Attempts to stabilize enzyme activity in aqueous media are
extensively described in the patent literature. Among the
approaches to the problem of enzyme stabilization has been the use
of various organic materials, such as alcohols, polyols, esters and
sugars which are said to have a stable effect upon enzymes.
Water-soluble calcium salts have also been used to stabilize enzyme
compositions. Thus, for example, U.S. Pat. No. 4,243,543 to
Guilbert seeks to provide enzyme stability by adding an
anti-oxidant and a polyol to aqueous detergent compositions, U.S.
Pat. No. 4,111,855 to Barrat, et al. uses a combination of a
polyacid and calcium ion as an enzyme stabilizer. U.S. Pat.
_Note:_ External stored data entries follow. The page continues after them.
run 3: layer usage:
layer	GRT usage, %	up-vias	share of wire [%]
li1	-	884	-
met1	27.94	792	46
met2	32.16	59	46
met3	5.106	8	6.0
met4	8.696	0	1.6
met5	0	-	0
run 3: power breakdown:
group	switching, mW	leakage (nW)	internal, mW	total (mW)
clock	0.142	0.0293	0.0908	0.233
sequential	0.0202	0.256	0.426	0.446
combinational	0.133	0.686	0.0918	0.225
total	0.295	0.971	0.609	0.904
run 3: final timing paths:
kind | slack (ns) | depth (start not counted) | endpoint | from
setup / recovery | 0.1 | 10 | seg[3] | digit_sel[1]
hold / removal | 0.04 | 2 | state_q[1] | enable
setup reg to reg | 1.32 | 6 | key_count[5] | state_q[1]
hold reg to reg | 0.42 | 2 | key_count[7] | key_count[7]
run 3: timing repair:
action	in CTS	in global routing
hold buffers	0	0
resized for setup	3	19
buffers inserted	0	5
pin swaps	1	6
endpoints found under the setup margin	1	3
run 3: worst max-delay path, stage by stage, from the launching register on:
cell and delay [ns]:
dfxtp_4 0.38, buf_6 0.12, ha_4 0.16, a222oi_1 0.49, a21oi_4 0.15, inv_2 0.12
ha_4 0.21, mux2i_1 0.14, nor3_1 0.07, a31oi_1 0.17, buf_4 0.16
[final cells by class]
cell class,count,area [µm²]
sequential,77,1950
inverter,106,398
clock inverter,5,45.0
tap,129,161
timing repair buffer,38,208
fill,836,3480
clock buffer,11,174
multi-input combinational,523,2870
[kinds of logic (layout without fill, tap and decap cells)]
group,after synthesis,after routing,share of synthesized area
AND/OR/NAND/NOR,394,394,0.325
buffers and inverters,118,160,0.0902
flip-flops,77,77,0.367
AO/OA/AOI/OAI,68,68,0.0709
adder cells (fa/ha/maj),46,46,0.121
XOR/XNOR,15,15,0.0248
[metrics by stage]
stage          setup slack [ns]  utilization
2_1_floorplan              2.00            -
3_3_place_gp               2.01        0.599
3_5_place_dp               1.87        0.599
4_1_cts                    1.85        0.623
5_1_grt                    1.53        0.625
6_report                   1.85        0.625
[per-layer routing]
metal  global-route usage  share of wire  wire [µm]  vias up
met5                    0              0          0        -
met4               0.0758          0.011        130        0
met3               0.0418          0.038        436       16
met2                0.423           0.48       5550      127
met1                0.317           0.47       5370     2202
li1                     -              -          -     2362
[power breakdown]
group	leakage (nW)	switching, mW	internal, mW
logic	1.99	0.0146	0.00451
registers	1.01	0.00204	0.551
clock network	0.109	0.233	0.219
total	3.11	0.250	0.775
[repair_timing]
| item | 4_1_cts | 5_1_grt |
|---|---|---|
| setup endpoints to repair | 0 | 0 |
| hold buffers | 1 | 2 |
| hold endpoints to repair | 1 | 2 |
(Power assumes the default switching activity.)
[src/rtl/ga_fitness_arbiter.sv]
// ga_fitness_arbiter
// Round-robin arbiter in front of a serial fitness evaluator. One requester
// is granted at a time; its chromosome and the target are captured on the
// grant edge, compared one gene per cycle, and the match count and
// percentage are presented on a valid/ready response port.
// Optional feature: define GA_ARB_GRANT_CNT_EN to add grant_cnt, one
// saturating 16-bit grant counter per requester.
module ga_fitness_arbiter #(
  parameter int NUM_REQ = 4,
  parameter int LEN     = 12
) (
  input  logic                       clk,
  input  logic                       rst_n,
  input  logic [NUM_REQ-1:0]         req_valid,
  input  logic [NUM_REQ*LEN*8-1:0]   req_data,
  output logic [NUM_REQ-1:0]         req_ready,
  input  logic [LEN*8-1:0]           target,
  output logic                       rsp_valid,
  input  logic                       rsp_ready,
  output logic [$clog2(NUM_REQ)-1:0] rsp_id,
  output logic [$clog2(LEN+1)-1:0]   rsp_score,
  output logic [6:0]                 rsp_percent,
  output logic                       busy
`ifdef GA_ARB_GRANT_CNT_EN
  ,
  output logic [NUM_REQ*16-1:0]      grant_cnt
`endif
);

  localparam int ID_W  = $clog2(NUM_REQ);
  localparam int SC_W  = $clog2(LEN+1);
  localparam int IX_W  = (LEN > 1) ? $clog2(LEN) : 1;
  localparam int PCT_W = 14;

  typedef enum logic [1:0] {IDLE, EVAL, RESP} state_e;

  state_e             state_q, state_d;
  logic [ID_W-1:0]    rr_ptr_q, rr_ptr_d;
  logic [ID_W-1:0]    id_q, id_d;
  logic [IX_W-1:0]    idx_q, idx_d;
  logic [SC_W-1:0]    score_q, score_d;
  logic [ID_W-1:0]    rsp_id_q, rsp_id_d;
  logic [SC_W-1:0]    rsp_score_q, rsp_score_d;
  logic [6:0]         rsp_percent_q, rsp_percent_d;
  logic [LEN*8-1:0]   chrom_q, target_q;

  logic               gnt_found;
  logic [ID_W-1:0]    gnt_id, cand;
  logic [LEN*8-1:0]   sel_chrom;
  logic [7:0]         gene_a, gene_t;
  logic [SC_W-1:0]    score_next;
  logic [PCT_W-1:0]   pct_wide;
  logic [NUM_REQ-1:0] ready_c;
  logic               capture;

  // Round-robin search: first valid requester at or above rr_ptr, wrapping.
  always_comb begin
    // NOTE: every always_comb output gets a default before any branch, so no path can leave it unassigned and infer a latch.
    gnt_found = 1'b0;
    gnt_id    = '0;
    cand      = '0;
    for (int k = 0; k < NUM_REQ; k++) begin
      // NOTE: combinational logic uses blocking '=', so later statements see the updated value; clocked state uses '<='.
      cand = ID_W'((int'(rr_ptr_q) + k) % NUM_REQ);
      if (!gnt_found && req_valid[cand]) begin
        gnt_found = 1'b1;
        gnt_id    = cand;
      end
    end
  end

  // Mux out the granted requester's chromosome for capture.
  always_comb begin
    sel_chrom = '0;
    for (int i = 0; i < NUM_REQ; i++) begin
      if (gnt_id == ID_W'(i)) sel_chrom = req_data[i*LEN*8 +: LEN*8];
    end
  end

  // Select the gene pair under comparison this EVAL cycle.
  always_comb begin
    gene_a = '0;
    gene_t = '0;
    for (int j = 0; j < LEN; j++) begin
      if (idx_q == IX_W'(j)) begin
        gene_a = chrom_q[j*8 +: 8];
        gene_t = target_q[j*8 +: 8];
      end
    end
  end

  // Next-state and output decode for the IDLE/EVAL/RESP controller.
  always_comb begin
    state_d       = state_q;
    rr_ptr_d      = rr_ptr_q;
    id_d          = id_q;
    idx_d         = idx_q;
    score_d       = score_q;
    rsp_id_d      = rsp_id_q;
    rsp_score_d   = rsp_score_q;
    rsp_percent_d = rsp_percent_q;
    ready_c       = '0;
    capture       = 1'b0;
    score_next    = score_q + SC_W'(gene_a == gene_t);
    // 14-bit product keeps score*100 exact so a full match divides to 100.
    pct_wide      = (PCT_W'(score_next) * PCT_W'(100)) / PCT_W'(LEN);
    unique case (state_q)
      IDLE: begin
        if (gnt_found) begin
          ready_c  = NUM_REQ'(1) << gnt_id;
          capture  = 1'b1;
          id_d     = gnt_id;
          rr_ptr_d = ID_W'((int'(gnt_id) + 1) % NUM_REQ);
          idx_d    = '0;
          score_d  = '0;
          state_d  = EVAL;
        end
      end
      EVAL: begin
        score_d = score_next;
        if (idx_q == IX_W'(LEN-1)) begin
          idx_d         = '0;
          rsp_id_d      = id_q;
          rsp_score_d   = score_next;
          rsp_percent_d = 7'(pct_wide);
          state_d       = RESP;
        end else begin
          idx_d = idx_q + IX_W'(1);
        end
      end
      RESP: begin
        if (rsp_ready) state_d = IDLE;
      end
      default: state_d = IDLE;
    endcase
  end

  // Control state and result registers, cleared asynchronously.
  always_ff @(posedge clk or negedge rst_n) begin
    if (!rst_n) begin
      state_q       <= IDLE;
      rr_ptr_q      <= '0;
      id_q          <= '0;
      idx_q         <= '0;
      score_q       <= '0;
      rsp_id_q      <= '0;
      rsp_score_q   <= '0;
      rsp_percent_q <= '0;
    end else begin
      state_q       <= state_d;
      rr_ptr_q      <= rr_ptr_d;
      id_q          <= id_d;
      idx_q         <= idx_d;
      score_q       <= score_d;
      rsp_id_q      <= rsp_id_d;
      rsp_score_q   <= rsp_score_d;
      rsp_percent_q <= rsp_percent_d;
    end
  end

  // Capture chromosome and target on the grant edge.
  // NOTE: these datapath registers have no reset; they are always written on a grant before EVAL reads them.
  always_ff @(posedge clk) begin
    if (capture) begin
      chrom_q  <= sel_chrom;
      target_q <= target;
    end
  end

`ifdef GA_ARB_GRANT_CNT_EN
  logic [NUM_REQ*16-1:0] grant_cnt_q;

  // Per-requester grant counters, saturating at all-ones.
  always_ff @(posedge clk or negedge rst_n) begin
    if (!rst_n) begin
      grant_cnt_q <= '0;
    end else begin
      for (int i = 0; i < NUM_REQ; i++) begin
        if (capture && gnt_id == ID_W'(i) && grant_cnt_q[i*16 +: 16] != 16'hFFFF)
          grant_cnt_q[i*16 +: 16] <= grant_cnt_q[i*16 +: 16] + 16'd1;
      end
    end
  end

  assign grant_cnt = grant_cnt_q;
`endif

  // The grant pulse is combinational from IDLE; gating with rst_n keeps it
  // low while reset is held even if requests are pending.
  assign req_ready   = rst_n ? ready_c : '0;
  assign rsp_valid   = (state_q == RESP);
  assign busy        = (state_q != IDLE);
  assign rsp_id      = rsp_id_q;
  assign rsp_score   = rsp_score_q;
  assign rsp_percent = rsp_percent_q;

endmodule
No.
4,287,082 to Tolfo et al. discloses homogeneous enzyme-containing
liquid detergents characterized by the presence of a saturated
fatty acid, calcium ion and a specific short chain carboxylic acid.
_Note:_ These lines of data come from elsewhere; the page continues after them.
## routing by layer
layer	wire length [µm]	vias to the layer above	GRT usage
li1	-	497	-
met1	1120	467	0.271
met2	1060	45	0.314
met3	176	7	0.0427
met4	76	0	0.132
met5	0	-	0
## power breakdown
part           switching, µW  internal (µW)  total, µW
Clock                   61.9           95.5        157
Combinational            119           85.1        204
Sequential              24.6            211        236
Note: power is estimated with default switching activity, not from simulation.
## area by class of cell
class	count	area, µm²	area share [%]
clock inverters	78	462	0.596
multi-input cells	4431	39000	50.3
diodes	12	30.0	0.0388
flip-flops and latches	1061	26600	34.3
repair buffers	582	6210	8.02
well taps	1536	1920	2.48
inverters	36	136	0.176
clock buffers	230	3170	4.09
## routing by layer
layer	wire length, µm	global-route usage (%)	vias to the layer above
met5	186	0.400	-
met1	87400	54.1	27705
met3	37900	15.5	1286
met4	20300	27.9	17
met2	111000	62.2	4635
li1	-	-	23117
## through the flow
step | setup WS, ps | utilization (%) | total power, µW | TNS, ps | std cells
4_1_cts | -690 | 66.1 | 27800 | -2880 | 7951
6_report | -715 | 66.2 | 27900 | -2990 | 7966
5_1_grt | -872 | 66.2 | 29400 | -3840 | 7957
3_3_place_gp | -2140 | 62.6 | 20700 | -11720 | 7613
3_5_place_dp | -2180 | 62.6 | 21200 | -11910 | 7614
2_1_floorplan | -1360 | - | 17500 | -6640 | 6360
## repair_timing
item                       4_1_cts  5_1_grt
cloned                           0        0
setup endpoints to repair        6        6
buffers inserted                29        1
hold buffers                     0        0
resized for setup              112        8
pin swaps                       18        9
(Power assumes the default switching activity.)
--- src/rtl/culsans_ar_router.sv ---
// culsans_ar_router: routes one AXI4 AR/R slave port to NrTargets master ports and answers unmapped reads with DECERR.
// Define CULSANS_AR_ROUTER_STATS_EN to add err_count_o, a saturating count of unmapped read requests.
module culsans_ar_router #(
    parameter int unsigned NrTargets      = 10,
    parameter int unsigned AddrWidth      = 64,
    parameter int unsigned DataWidth      = 64,
    parameter int unsigned IdWidth        = 4,
    parameter int unsigned MaxOutstanding = 8,
    // Rule tables are listed from index NrTargets-1 (Debug) down to index 0 (DRAM)
    parameter logic [NrTargets-1:0][AddrWidth-1:0] AddrBase = {
        64'h0000_0000_0000_0000,
        64'h0000_0000_0001_0000,
        64'h0000_0000_0200_0000,
        64'h0000_0000_0C00_0000,
        64'h0000_0000_1000_0000,
        64'h0000_0000_1800_0000,
        64'h0000_0000_2000_0000,
        64'h0000_0000_3000_0000,
        64'h0000_0000_4000_0000,
        64'h0000_0000_8000_0000
    },
    parameter logic [NrTargets-1:0][AddrWidth-1:0] AddrLength = {
        64'h0000_0000_0000_1000,
        64'h0000_0000_0001_0000,
        64'h0000_0000_000C_0000,
        64'h0000_0000_0400_0000,
        64'h0000_0000_0000_1000,
        64'h0000_0000_0000_1000,
        64'h0000_0000_0080_0000,
        64'h0000_0000_0001_0000,
        64'h0000_0000_0000_1000,
        64'h0000_0000_4000_0000
    }
) (
    input  logic                           clk_i,
    input  logic                           rst_i,
`ifdef CULSANS_AR_ROUTER_STATS_EN
    output logic [15:0]                    err_count_o,
`endif
    input  logic                           slv_ar_valid_i,
    output logic                           slv_ar_ready_o,
    input  logic [IdWidth-1:0]             slv_ar_id_i,
    input  logic [AddrWidth-1:0]           slv_ar_addr_i,
    input  logic [7:0]                     slv_ar_len_i,
    output logic                           slv_r_valid_o,
    input  logic                           slv_r_ready_i,
    output logic [IdWidth-1:0]             slv_r_id_o,
    output logic [DataWidth-1:0]           slv_r_data_o,
    output logic [1:0]                     slv_r_resp_o,
    output logic                           slv_r_last_o,
    output logic [NrTargets-1:0]           mst_ar_valid_o,
    input  logic [NrTargets-1:0]           mst_ar_ready_i,
    output logic [IdWidth-1:0]             mst_ar_id_o,
    output logic [AddrWidth-1:0]           mst_ar_addr_o,
    output logic [7:0]                     mst_ar_len_o,
    input  logic [NrTargets-1:0]           mst_r_valid_i,
    output logic [NrTargets-1:0]           mst_r_ready_o,
    input  logic [NrTargets*IdWidth-1:0]   mst_r_id_i,
    input  logic [NrTargets*DataWidth-1:0] mst_r_data_i,
    input  logic [NrTargets*2-1:0]         mst_r_resp_i,
    input  logic [NrTargets-1:0]           mst_r_last_i
);
    localparam int unsigned TW = $clog2(NrTargets + 1);
    localparam int unsigned CW = $clog2(MaxOutstanding + 1);
    localparam logic [TW-1:0] ErrTgt = TW'(NrTargets);

    typedef enum logic {IDLE, RESP} err_state_e;

    err_state_e           state_q, state_d;
    logic [CW-1:0]        cnt_q, cnt_d;
    logic [TW-1:0]        cur_tgt_q, cur_tgt_d;
    logic [IdWidth-1:0]   err_id_q, err_id_d;
    logic [7:0]           err_beats_q, err_beats_d;
    logic [TW-1:0]        dec;
    logic                 dec_err, cur_err, allowed, ar_hs, r_hs, r_last_hs, err_ar_hs;
    logic                 tgt_ar_ready, tgt_r_valid, tgt_r_last;
    logic [IdWidth-1:0]   tgt_r_id;
    logic [DataWidth-1:0] tgt_r_data;
    logic [1:0]           tgt_r_resp;

    // Widened by one bit so base+length cannot wrap at the top of the address space
    always_comb begin
        dec = ErrTgt;
        for (int t = NrTargets - 1; t >= 0; t--)
            if (AddrLength[t] != '0 && {1'b0, slv_ar_addr_i} >= {1'b0, AddrBase[t]} &&
                {1'b0, slv_ar_addr_i} < {1'b0, AddrBase[t]} + {1'b0, AddrLength[t]})
                dec = TW'(t);
    end

    always_comb begin
        tgt_ar_ready = 1'b0;
        tgt_r_valid  = 1'b0;
        tgt_r_id     = '0;
        tgt_r_data   = '0;
        tgt_r_resp   = '0;
        tgt_r_last   = 1'b0;
        for (int t = 0; t < NrTargets; t++) begin
            if (dec == TW'(t)) tgt_ar_ready = mst_ar_ready_i[t];
            if (cur_tgt_q == TW'(t)) begin
                tgt_r_valid = mst_r_valid_i[t];
                tgt_r_id    = mst_r_id_i[t*IdWidth +: IdWidth];
                tgt_r_data  = mst_r_data_i[t*DataWidth +: DataWidth];
                tgt_r_resp  = mst_r_resp_i[t*2 +: 2];
                tgt_r_last  = mst_r_last_i[t];
            end
        end
    end

    assign dec_err = dec == ErrTgt;
    assign cur_err = cur_tgt_q == ErrTgt;
    // Only one target may own the R channel at a time; DECERR additionally needs an idle error FSM
    assign allowed = (cnt_q == '0 && (!dec_err || state_q == IDLE)) ||
                     (!dec_err && dec == cur_tgt_q && cnt_q < CW'(MaxOutstanding));

    assign slv_ar_ready_o = !rst_i && allowed && (dec_err || tgt_ar_ready);
    assign mst_ar_id_o    = slv_ar_id_i;
    assign mst_ar_addr_o  = slv_ar_addr_i;
    assign mst_ar_len_o   = slv_ar_len_i;

    always_comb begin
        mst_ar_valid_o = '0;
        mst_r_ready_o  = '0;
        for (int t = 0; t < NrTargets; t++) begin
            mst_ar_valid_o[t] = !rst_i && slv_ar_valid_i && allowed && dec == TW'(t);
            mst_r_ready_o[t]  = !rst_i && slv_r_ready_i && cur_tgt_q == TW'(t) && cnt_q != '0;
        end
    end

    assign slv_r_valid_o = !rst_i && cnt_q != '0 && (cur_err ? state_q == RESP : tgt_r_valid);
    assign slv_r_id_o    = cur_err ? err_id_q : tgt_r_id;
    assign slv_r_data_o  = cur_err ? '0 : tgt_r_data;
    assign slv_r_resp_o  = cur_err ? 2'b11 : tgt_r_resp;
    assign slv_r_last_o  = cur_err ? err_beats_q == 8'd0 : tgt_r_last;

    assign ar_hs     = slv_ar_valid_i && slv_ar_ready_o;
    assign r_hs      = slv_r_valid_o && slv_r_ready_i;
    assign r_last_hs = r_hs && slv_r_last_o;
    assign err_ar_hs = ar_hs && dec_err;

    always_comb begin
        cnt_d       = cnt_q + CW'(ar_hs) - CW'(r_last_hs);
        cur_tgt_d   = ar_hs ? dec : cur_tgt_q;
        state_d     = err_ar_hs ? RESP : (r_last_hs && cur_err) ? IDLE : state_q;
        err_id_d    = err_ar_hs ? slv_ar_id_i : err_id_q;
        err_beats_d = err_ar_hs ? slv_ar_len_i :
                      (r_hs && cur_err && !slv_r_last_o) ? err_beats_q - 8'd1 : err_beats_q;
    end

    always_ff @(posedge clk_i) begin
        if (rst_i) begin
            state_q     <= IDLE;
            cnt_q       <= '0;
            cur_tgt_q   <= '0;
            err_id_q    <= '0;
            err_beats_q <= '0;
        end else begin
            state_q     <= state_d;
            cnt_q       <= cnt_d;
            cur_tgt_q   <= cur_tgt_d;
            err_id_q    <= err_id_d;
            err_beats_q <= err_beats_d;
        end
    end

`ifdef CULSANS_AR_ROUTER_STATS_EN
    logic [15:0] err_count_q, err_count_d;

    always_comb err_count_d = (err_ar_hs && err_count_q != 16'hFFFF) ? err_count_q + 16'd1 : err_count_q;

    always_ff @(posedge clk_i) begin
        if (rst_i) err_count_q <= '0;
        else       err_count_q <= err_count_d;
    end

    assign err_count_o = err_count_q;
`endif
endmodule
U.S. Pat. No. 4,318,818 to Letton et al. describes an enzyme
composition which is stabilized by calcium ion and a short chain
length carboxylic acid salt.
SUMMARY OF THE INVENTION
The present invention provides a stabilized enzyme-containing
liquid detergent composition comprising: (a) from about 5 to about
75%, by weight, of one or more non-soap detergent surface active
agents selected from the group consisting of anionic, nonionic,
cationic, ampholytic and zwitterionic detergent compounds; (b) from
about 0.1 to about 20 millimoles of calcium ion per liter of
composition; (c) from about 0.05 to about 5%, by weight, of an
enzyme selected from the group consisting of proteases, amylases
and mixtures thereof; (d) from about 0.1 to about 10%, by weight,
of a stabilizing agent comprising (i) at least one water-soluble
salt of a dicarboxylic acid represented by the formula
(CH.sub.2)n(COOH).sub.2 wherein n is an integer from 1 to 6; and/or
(ii) at least one water-soluble salt of an unsaturated dicarboxylic
acid selected from the group consisting of fumaric acid and maleic
acid; (e) from about 0 to about 25%, by weight, of a soap
comprising a water-soluble salt of a saturated fatty acid having 10
to 18 carbon atoms in the alkyl chain; and (f) the balance water
and optionally a sequestrant.
The non-soap surfactant mentioned above refers to detergent
compounds other than soaps, the latter being highly preferred
components of the present detergent compositions which for purposes
of the present disclosure are categorized separately and distinctly
from the other anionic surfactants. The term "soap" refers to the
water-soluble salts of long chain fatty acids.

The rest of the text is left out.